Familiarity with the Krein–Milman theorem (and its proof) for locally convex spaces is beneficial, but not required. Given time, we will discuss other questions concerning convexity in metric spaces.
Notes for this talk are here.
Friday, January 21
Joel Shapiro will speak on
Schur’s Lemma and weak convergence in Banach spaces
Abstract. A sequence in a Banach space \(X\) is said to converge weakly if it converges pointwise on the Banach space’s dual (the space of continuous linear functionals on \(X\)). Norm convergence always implies weak convergence, but the converse does not usually hold. However Schur’s Lemma, a surprising result from 1920, asserts that for the sequence space \(\ell^1\) the converse does hold: every weakly convergent sequence in \(\ell^1\) turns out to be norm convergent.
In this talk we’ll spend some time discussing the notion of weak convergence, and the topology that gives rise to it. Then (time permitting) we’ll prove Schur’s Lemma.
Friday, January 14
Christopher Aagaard will speak on
Minimal Separating Sets for Compact Surfaces
Abstract. The minimal separating sets of Riemann surfaces are isomorphic to embedded topological graphs. In this talk we will discuss the classification of minimal separating sets in Riemann surfaces, the connection between graph embeddings and the symmetric groups, and a method for their enumeration.
Friday, November 5, 2–3 PM
Joel Shapiro will speak on
Banach Basis Basics II
After reviewing the basics of Schauder bases for Banach spaces, we’ll consider an important question that arose during last week’s talk: that of continuity for linear functionals and projections associated with a Schauder basis. We’ll give examples based on Fourier analysis that show how this continuity figures in the study of subspaces of \(L^p\) spaces.

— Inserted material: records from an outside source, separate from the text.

What follows belongs to an exercise in optimizing a design on an open flow for small area, a short achievable clock period and few clock cycles per item; a production flow would make more cautious choices. The RTL of this run was laid out without a check of its function. Power figures rest on the tool's default switching activity, not on a simulated workload.

==> flow/design.v <==
`default_nettype none
package ppcrp_pkg;
  localparam int QUEUE_DEPTH = 2;
  localparam int CFG_IDX_W   = 2;
  localparam int QUEUE_ENTRY_W = 5 + 3 * 64 + 32;   
  localparam logic [63:0] TOC_BIAS   = 64'h0000_0000_0000_8000;
  localparam logic [31:0] REL24_MASK = 32'h03FF_FFFC;
  localparam logic [CFG_IDX_W-1:0] CFG_GOT_ADDRESS = 2'd0;
  localparam logic [CFG_IDX_W-1:0] CFG_PLT_ADDRESS = 2'd1;
  localparam logic [4:0] KIND_ADDR32          = 5'd0;
  localparam logic [4:0] KIND_ADDR16          = 5'd1;
  localparam logic [4:0] KIND_ADDR16_LO       = 5'd2;
  localparam logic [4:0] KIND_ADDR16_HI       = 5'd3;
  localparam logic [4:0] KIND_ADDR16_HA       = 5'd4;
  localparam logic [4:0] KIND_ADDR14          = 5'd5;
  localparam logic [4:0] KIND_REL24           = 5'd6;
  localparam logic [4:0] KIND_REL32           = 5'd7;
  localparam logic [4:0] KIND_ADDR64          = 5'd8;
  localparam logic [4:0] KIND_ADDR16_HIGHER   = 5'd9;
  localparam logic [4:0] KIND_ADDR16_HIGHERA  = 5'd10;
  localparam logic [4:0] KIND_ADDR16_HIGHEST  = 5'd11;
  localparam logic [4:0] KIND_ADDR16_HIGHESTA = 5'd12;
  localparam logic [4:0] KIND_REL64           = 5'd13;
  localparam logic [4:0] KIND_TOC16           = 5'd14;
  localparam logic [4:0] KIND_TOC16_LO        = 5'd15;
  localparam logic [4:0] KIND_TOC16_HI        = 5'd16;
  localparam logic [4:0] KIND_TOC16_HA        = 5'd17;
  localparam logic [4:0] KIND_TOC             = 5'd18;
  localparam logic [4:0] KIND_ADDR16_DS       = 5'd19;
  localparam logic [4:0] KIND_ADDR16_LO_DS    = 5'd20;
  localparam logic [4:0] KIND_TOC16_DS        = 5'd21;
  localparam logic [4:0] KIND_TOC16_LO_DS     = 5'd22;
  localparam logic [4:0] KIND_REL16_LO        = 5'd23;
  localparam logic [4:0] KIND_REL16_HI        = 5'd24;
  localparam logic [4:0] KIND_REL16_HA        = 5'd25;
  typedef enum logic [1:0] {
    FORM_HALF_AT_OFS  = 2'd0,
    FORM_HALF_AT_OFS2 = 2'd1,
    FORM_WORD32       = 2'd2,
    FORM_DWORD64      = 2'd3
  } form_t;
  typedef enum logic [1:0] {
    STAT_OK         = 2'd0,
    STAT_OVERFLOW   = 2'd1,
    STAT_MISALIGNED = 2'd2,
    STAT_UNKNOWN    = 2'd3
  } status_t;
  typedef enum logic [4:0] {
    OP_ADDR32,
    OP_LO,
    OP_HI,
    OP_HA,
    OP_ADDR14,
    OP_REL24,
    OP_REL32,
    OP_ADDR64,
    OP_HIGHER,
    OP_HIGHERA,
    OP_HIGHEST,
    OP_HIGHESTA,
    OP_REL64,
    OP_TOC,
    OP_DS,
    OP_LO_DS,
    OP_REL_LO,
    OP_REL_HI,
    OP_REL_HA,
    OP_UNKNOWN
  } op_t;
  typedef struct packed {
    logic [4:0]         req_type;
    logic [63:0]        sym_value;
    logic signed [63:0] addend;
    logic [63:0]        section_base;
    logic [63:0]        place_offset;
    logic [31:0]        old_word;
  } reloc_req_t;
  typedef struct packed {
    logic [63:0] patch_value;
    form_t       patch_form;
    status_t     status;
  } reloc_rsp_t;
  typedef struct packed {
    op_t         op;
    logic [63:0] sym;
    logic [63:0] adj_addend;
    logic [63:0] place;
    logic [31:0] old_word;
  } queue_entry_t;
endpackage
`default_nettype wire
`default_nettype none
module ppcrp_front (
  input  wire logic                               clk,
  input  wire logic                               rst_n,
  input  wire logic                               start,
  input  wire ppcrp_pkg::reloc_req_t              in_req,
  input  wire logic                               queue_full,
  input  wire logic                               cfg_valid,
  input  wire logic [ppcrp_pkg::CFG_IDX_W-1:0]    cfg_index,
  input  wire logic [63:0]                        cfg_data,
  output logic                                    cfg_ready,
  output logic                                    push,
  output ppcrp_pkg::queue_entry_t                 push_entry
);
  logic [63:0] got_r, got_nxt;
  logic [63:0] plt_r, plt_nxt;
  logic [63:0] tb_r,  tb_nxt;
  logic        cfg_wr;
  ppcrp_pkg::op_t op;
  logic        toc_adj;
  assign cfg_ready = 1'b1;
  assign cfg_wr    = cfg_valid & cfg_ready;
  always_comb begin
    got_nxt = got_r;
    plt_nxt = plt_r;
    tb_nxt  = tb_r;
    if (cfg_wr) begin
      case (cfg_index)
        ppcrp_pkg::CFG_GOT_ADDRESS: begin
          got_nxt = cfg_data;
          tb_nxt  = ((cfg_data != 64'd0) ? cfg_data : plt_r) + ppcrp_pkg::TOC_BIAS;
        end
        ppcrp_pkg::CFG_PLT_ADDRESS: begin
          plt_nxt = cfg_data;
          tb_nxt  = ((got_r != 64'd0) ? got_r : cfg_data) + ppcrp_pkg::TOC_BIAS;
        end
        default: begin
        end
      endcase
    end
  end
  always_ff @(posedge clk) begin
    if (!rst_n) begin
      got_r <= 64'd0;
      plt_r <= 64'd0;
      tb_r  <= ppcrp_pkg::TOC_BIAS;
    end else begin
      got_r <= got_nxt;
      plt_r <= plt_nxt;
      tb_r  <= tb_nxt;
    end
  end
  always_comb begin
    op      = ppcrp_pkg::OP_UNKNOWN;
    toc_adj = 1'b0;
    case (in_req.req_type)
      ppcrp_pkg::KIND_ADDR32:          op = ppcrp_pkg::OP_ADDR32;
      ppcrp_pkg::KIND_ADDR16:          op = ppcrp_pkg::OP_LO;
      ppcrp_pkg::KIND_ADDR16_LO:       op = ppcrp_pkg::OP_LO;
      ppcrp_pkg::KIND_ADDR16_HI:       op = ppcrp_pkg::OP_HI;
      ppcrp_pkg::KIND_ADDR16_HA:       op = ppcrp_pkg::OP_HA;
      ppcrp_pkg::KIND_ADDR14:          op = ppcrp_pkg::OP_ADDR14;
      ppcrp_pkg::KIND_REL24:           op = ppcrp_pkg::OP_REL24;
      ppcrp_pkg::KIND_REL32:           op = ppcrp_pkg::OP_REL32;
      ppcrp_pkg::KIND_ADDR64:          op = ppcrp_pkg::OP_ADDR64;
      ppcrp_pkg::KIND_ADDR16_HIGHER:   op = ppcrp_pkg::OP_HIGHER;
      ppcrp_pkg::KIND_ADDR16_HIGHERA:  op = ppcrp_pkg::OP_HIGHERA;
      ppcrp_pkg::KIND_ADDR16_HIGHEST:  op = ppcrp_pkg::OP_HIGHEST;
      ppcrp_pkg::KIND_ADDR16_HIGHESTA: op = ppcrp_pkg::OP_HIGHESTA;
      ppcrp_pkg::KIND_REL64:           op = ppcrp_pkg::OP_REL64;
      ppcrp_pkg::KIND_TOC16: begin
        op = ppcrp_pkg::OP_LO; toc_adj = 1'b1;
      end
      ppcrp_pkg::KIND_TOC16_LO: begin
        op = ppcrp_pkg::OP_LO; toc_adj = 1'b1;
      end
      ppcrp_pkg::KIND_TOC16_HI: begin
        op = ppcrp_pkg::OP_HI; toc_adj = 1'b1;
      end
      ppcrp_pkg::KIND_TOC16_HA: begin
        op = ppcrp_pkg::OP_HA; toc_adj = 1'b1;
      end
      ppcrp_pkg::KIND_TOC:             op = ppcrp_pkg::OP_TOC;
      ppcrp_pkg::KIND_ADDR16_DS:       op = ppcrp_pkg::OP_DS;
      ppcrp_pkg::KIND_ADDR16_LO_DS:    op = ppcrp_pkg::OP_LO_DS;
      ppcrp_pkg::KIND_TOC16_DS: begin
        op = ppcrp_pkg::OP_DS; toc_adj = 1'b1;
      end
      ppcrp_pkg::KIND_TOC16_LO_DS: begin
        op = ppcrp_pkg::OP_LO_DS; toc_adj = 1'b1;
      end
      ppcrp_pkg::KIND_REL16_LO:        op = ppcrp_pkg::OP_REL_LO;
      ppcrp_pkg::KIND_REL16_HI:        op = ppcrp_pkg::OP_REL_HI;
      ppcrp_pkg::KIND_REL16_HA:        op = ppcrp_pkg::OP_REL_HA;
      default: begin
        op = ppcrp_pkg::OP_UNKNOWN;
      end
    endcase
  end
  assign push = start & ~queue_full;
  always_comb begin
    push_entry.op       = op;
    push_entry.place    = in_req.section_base + in_req.place_offset;
    push_entry.old_word = in_req.old_word;
    if (op == ppcrp_pkg::OP_TOC) begin
      push_entry.sym        = 64'd0;
      push_entry.adj_addend = tb_r;
    end else begin
      push_entry.sym        = in_req.sym_value;
      push_entry.adj_addend = toc_adj ? (in_req.addend - tb_r) : in_req.addend;
    end
  end
endmodule
`default_nettype wire
`default_nettype none
module ppcrp_queue #(
  parameter int DEPTH = ppcrp_pkg::QUEUE_DEPTH
) (
  input  wire logic                     clk,
  input  wire logic                     rst_n,
  input  wire logic                     push,
  input  wire ppcrp_pkg::queue_entry_t  push_entry,
  input  wire logic                     pop,
  output logic                          full,
  output logic                          head_valid,
  output ppcrp_pkg::queue_entry_t       head_entry
);
  localparam int PTR_W = (DEPTH > 1) ? $clog2(DEPTH) : 1;
  localparam int CNT_W = $clog2(DEPTH + 1);
  logic [ppcrp_pkg::QUEUE_ENTRY_W-1:0] slot_r [DEPTH];
  logic [PTR_W-1:0] wr_ptr_r, wr_ptr_nxt;
  logic [PTR_W-1:0] rd_ptr_r, rd_ptr_nxt;
  logic [CNT_W-1:0] count_r,  count_nxt;
  assign full       = (count_r == CNT_W'(DEPTH));
  assign head_valid = (count_r != '0);
  assign head_entry = slot_r[rd_ptr_r];
  always_comb begin
    wr_ptr_nxt = wr_ptr_r;
    rd_ptr_nxt = rd_ptr_r;
    count_nxt  = count_r;
    if (push) begin
      wr_ptr_nxt = (wr_ptr_r == PTR_W'(DEPTH - 1)) ? '0 : wr_ptr_r + PTR_W'(1);
    end
    if (pop) begin
      rd_ptr_nxt = (rd_ptr_r == PTR_W'(DEPTH - 1)) ? '0 : rd_ptr_r + PTR_W'(1);
    end
    case ({push, pop})
      2'b10:   count_nxt = count_r + CNT_W'(1);
      2'b01:   count_nxt = count_r - CNT_W'(1);
      default: count_nxt = count_r;
    endcase
  end
  always_ff @(posedge clk) begin
    if (!rst_n) begin
      wr_ptr_r <= '0;
      rd_ptr_r <= '0;
      count_r  <= '0;
    end else begin
      wr_ptr_r <= wr_ptr_nxt;
      rd_ptr_r <= rd_ptr_nxt;
      count_r  <= count_nxt;
    end
  end
  always_ff @(posedge clk) begin
    if (push) begin
      slot_r[wr_ptr_r] <= push_entry;
    end
  end
endmodule
`default_nettype wire
`default_nettype none
module ppcrp_back (
  input  wire logic                     clk,
  input  wire logic                     rst_n,
  input  wire logic                     head_valid,
  input  wire ppcrp_pkg::queue_entry_t  head_entry,
  output logic                          pop,
  output logic                          out_valid,
  output ppcrp_pkg::reloc_rsp_t         out_rsp
);
  logic           s1_valid_r;
  ppcrp_pkg::op_t s1_op_r;
  logic [63:0]    s1_r_r;
  logic [63:0]    s1_place_r;
  logic [31:0]    s1_old_r;
  logic [63:0]    r;
  logic [63:0]    d;
  logic [15:0]    r_ha;
  logic [15:0]    d_ha;
  logic [15:0]    r_highera;
  logic [15:0]    r_highesta;
  logic           r_fits32, r_fits16, d_fits32, d_fits26;
  ppcrp_pkg::reloc_rsp_t rsp_nxt;
  logic                  out_valid_r;
  ppcrp_pkg::reloc_rsp_t out_rsp_r;
  assign pop = head_valid;
  always_ff @(posedge clk) begin
    if (!rst_n) begin
      s1_valid_r <= 1'b0;
    end else begin
      s1_valid_r <= head_valid;
    end
  end
  always_ff @(posedge clk) begin
    s1_op_r    <= head_entry.op;
    s1_r_r     <= head_entry.sym + head_entry.adj_addend;
    s1_place_r <= head_entry.place;
    s1_old_r   <= head_entry.old_word;
  end
  assign r = s1_r_r;
  assign d = s1_r_r - s1_place_r;
  assign r_ha       = r[31:16] + {15'd0, r[15]};
  assign d_ha       = d[31:16] + {15'd0, d[15]};
  assign r_highera  = r[47:32] + {15'd0, r[15] & (&r[31:16])};
  assign r_highesta = r[63:48] + {15'd0, r[15] & (&r[47:16])};
  assign r_fits32 = (&r[63:31]) | ~(|r[63:31]);
  assign r_fits16 = (&r[63:15]) | ~(|r[63:15]);
  assign d_fits32 = (&d[63:31]) | ~(|d[63:31]);
  assign d_fits26 = (&d[63:25]) | ~(|d[63:25]);
  always_comb begin
    rsp_nxt.patch_value = 64'd0;
    rsp_nxt.patch_form  = ppcrp_pkg::FORM_HALF_AT_OFS;
    rsp_nxt.status      = ppcrp_pkg::STAT_OK;
    case (s1_op_r)
      ppcrp_pkg::OP_ADDR32: begin
        rsp_nxt.patch_value = {32'd0, r[31:0]};
        rsp_nxt.patch_form  = ppcrp_pkg::FORM_WORD32;
        if (!r_fits32) rsp_nxt.status = ppcrp_pkg::STAT_OVERFLOW;
      end
      ppcrp_pkg::OP_LO:      rsp_nxt.patch_value = {48'd0, r[15:0]};
      ppcrp_pkg::OP_HI:      rsp_nxt.patch_value = {48'd0, r[31:16]};
      ppcrp_pkg::OP_HA:      rsp_nxt.patch_value = {48'd0, r_ha};
      ppcrp_pkg::OP_ADDR14: begin
        rsp_nxt.patch_value = {48'd0, r[15:2], s1_old_r[1:0]};
        rsp_nxt.patch_form  = ppcrp_pkg::FORM_HALF_AT_OFS2;
        if (r[1:0] != 2'd0) rsp_nxt.status = ppcrp_pkg::STAT_MISALIGNED;
      end
      ppcrp_pkg::OP_REL24: begin
        rsp_nxt.patch_value = {32'd0, (s1_old_r & ~ppcrp_pkg::REL24_MASK) |
                                      (d[31:0] & ppcrp_pkg::REL24_MASK)};
        rsp_nxt.patch_form  = ppcrp_pkg::FORM_WORD32;
        if (!d_fits26) rsp_nxt.status = ppcrp_pkg::STAT_OVERFLOW;
      end
      ppcrp_pkg::OP_REL32: begin
        rsp_nxt.patch_value = {32'd0, d[31:0]};
        rsp_nxt.patch_form  = ppcrp_pkg::FORM_WORD32;
        if (!d_fits32) rsp_nxt.status = ppcrp_pkg::STAT_OVERFLOW;
      end
      ppcrp_pkg::OP_ADDR64, ppcrp_pkg::OP_TOC: begin
        rsp_nxt.patch_value = r;
        rsp_nxt.patch_form  = ppcrp_pkg::FORM_DWORD64;
      end
      ppcrp_pkg::OP_HIGHER:   rsp_nxt.patch_value = {48'd0, r[47:32]};
      ppcrp_pkg::OP_HIGHERA:  rsp_nxt.patch_value = {48'd0, r_highera};
      ppcrp_pkg::OP_HIGHEST:  rsp_nxt.patch_value = {48'd0, r[63:48]};
      ppcrp_pkg::OP_HIGHESTA: rsp_nxt.patch_value = {48'd0, r_highesta};
      ppcrp_pkg::OP_REL64: begin
        rsp_nxt.patch_value = d;
        rsp_nxt.patch_form  = ppcrp_pkg::FORM_DWORD64;
      end
      ppcrp_pkg::OP_DS: begin
        rsp_nxt.patch_value = {48'd0, r[15:2], s1_old_r[17:16]};
        if (!r_fits16) rsp_nxt.status = ppcrp_pkg::STAT_OVERFLOW;
      end
      ppcrp_pkg::OP_LO_DS:   rsp_nxt.patch_value = {48'd0, r[15:2], s1_old_r[17:16]};
      ppcrp_pkg::OP_REL_LO:  rsp_nxt.patch_value = {48'd0, d[15:0]};
      ppcrp_pkg::OP_REL_HI:  rsp_nxt.patch_value = {48'd0, d[31:16]};
      ppcrp_pkg::OP_REL_HA:  rsp_nxt.patch_value = {48'd0, d_ha};
      default: begin
        rsp_nxt.status = ppcrp_pkg::STAT_UNKNOWN;
      end
    endcase
  end
  always_ff @(posedge clk) begin
    if (!rst_n) begin
      out_valid_r <= 1'b0;
    end else begin
      out_valid_r <= s1_valid_r;
    end
  end
  always_ff @(posedge clk) begin
    out_rsp_r <= rsp_nxt;
  end
  assign out_valid = out_valid_r;
  assign out_rsp   = out_rsp_r;
endmodule
`default_nettype wire
`default_nettype none
module ppc64_relocation_patch_unit (
  input  wire logic        clk,
  input  wire logic        rst_n,
  input  wire logic        start,
  output logic             busy,
  input  wire logic [4:0]  in_req_type,
  input  wire logic [63:0] in_sym_value,
  input  wire logic [63:0] in_addend,
  input  wire logic [63:0] in_section_base,
  input  wire logic [63:0] in_place_offset,
  input  wire logic [31:0] in_old_word,
  output logic             out_valid,
  output logic [63:0]      out_patch_value,
  output logic [1:0]       out_patch_form,
  output logic [1:0]       out_status,
  input  wire logic        cfg_valid,
  output logic             cfg_ready,
  input  wire logic [1:0]  cfg_index,
  input  wire logic [63:0] cfg_data
);
  localparam int QUEUE_DEPTH = ppcrp_pkg::QUEUE_DEPTH;
  ppcrp_pkg::reloc_req_t   in_req;
  ppcrp_pkg::reloc_rsp_t   out_rsp;
  logic                    queue_full;
  logic                    push;
  ppcrp_pkg::queue_entry_t push_entry;
  logic                    pop;
  logic                    head_valid;
  ppcrp_pkg::queue_entry_t head_entry;
  assign in_req.req_type     = in_req_type;
  assign in_req.sym_value    = in_sym_value;
  assign in_req.addend       = in_addend;
  assign in_req.section_base = in_section_base;
  assign in_req.place_offset = in_place_offset;
  assign in_req.old_word     = in_old_word;
  assign out_patch_value = out_rsp.patch_value;
  assign out_patch_form  = out_rsp.patch_form;
  assign out_status      = out_rsp.status;
  assign busy = queue_full;
  ppcrp_front u_front (
    .clk        (clk),
    .rst_n      (rst_n),
    .start      (start),
    .in_req     (in_req),
    .queue_full (queue_full),
    .cfg_valid  (cfg_valid),
    .cfg_index  (cfg_index),
    .cfg_data   (cfg_data),
    .cfg_ready  (cfg_ready),
    .push       (push),
    .push_entry (push_entry)
  );
  ppcrp_queue #(
    .DEPTH (QUEUE_DEPTH)
  ) u_queue (
    .clk        (clk),
    .rst_n      (rst_n),
    .push       (push),
    .push_entry (push_entry),
    .pop        (pop),
    .full       (queue_full),
    .head_valid (head_valid),
    .head_entry (head_entry)
  );
  ppcrp_back u_back (
    .clk        (clk),
    .rst_n      (rst_n),
    .head_valid (head_valid),
    .head_entry (head_entry),
    .pop        (pop),
    .out_valid  (out_valid),
    .out_rsp    (out_rsp)
  );
endmodule
`default_nettype wire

Friday, October 29, 2–3 PM
Joel Shapiro will speak on
Banach Basis Basics
Abstract: Thanks to the Axiom of Choice, every vector space has a basis: a linearly independent set of vectors whose linear combinations exhaust the space. For infinite dimensional Banach spaces, the Polish mathematician Juliusz Schauder proposed a more useful concept of
basis, with norm-convergentinfinite linear combinationsreplacing the usual (finite) ones.In this talk we will carefully define these
Schauder bases, discuss their fundamental properties, consider the problem of their existence, and give Schauder’s original example of such a basis for C([0,1]).
Friday, October 22, 2–3 PM
Mau Nam Nguyen will speak on
Convex Separation and the Krein-Milman Theorem
Abstract: In this talk we discuss convex separation theorems in locally convex topological vector spaces. As an application, we present a proof of the Krein-Milman theorem on extreme points of convex sets.
Friday, October 15, 2–3 PM
Logan Fox will speak on
Geodesic Bicombings and Convex Sets
Abstract: We introduce the notion of a geodesic bicombing on a metric space and explore some of the various qualities of bicombings. Assuming our bicombings satisfy certain convexity conditions, we can think of these spaces as nonlinear generalizations of normed space. This leads us to a discussion of convex sets in these generalized spaces. After revisiting Hormander’s embedding theorem, we show how the space of closed bounded convex sets admits a geodesic bicombing.
Friday, October 8, 2–3 PM
Gary Sandine (PSU) will speak on
A Radon-Nikodym type theorem for lattice homomorphisms
Abstract: I will present about ordered vector spaces and lattice homomorphisms - linear functions between ordered vector spaces that preserve the partial order structure. The talk will conclude with a proof of a Radon-Nikodym type theorem for lattice homomorphisms which hinges on a parallel to the Lebesgue decomposition of a measure with respect to another.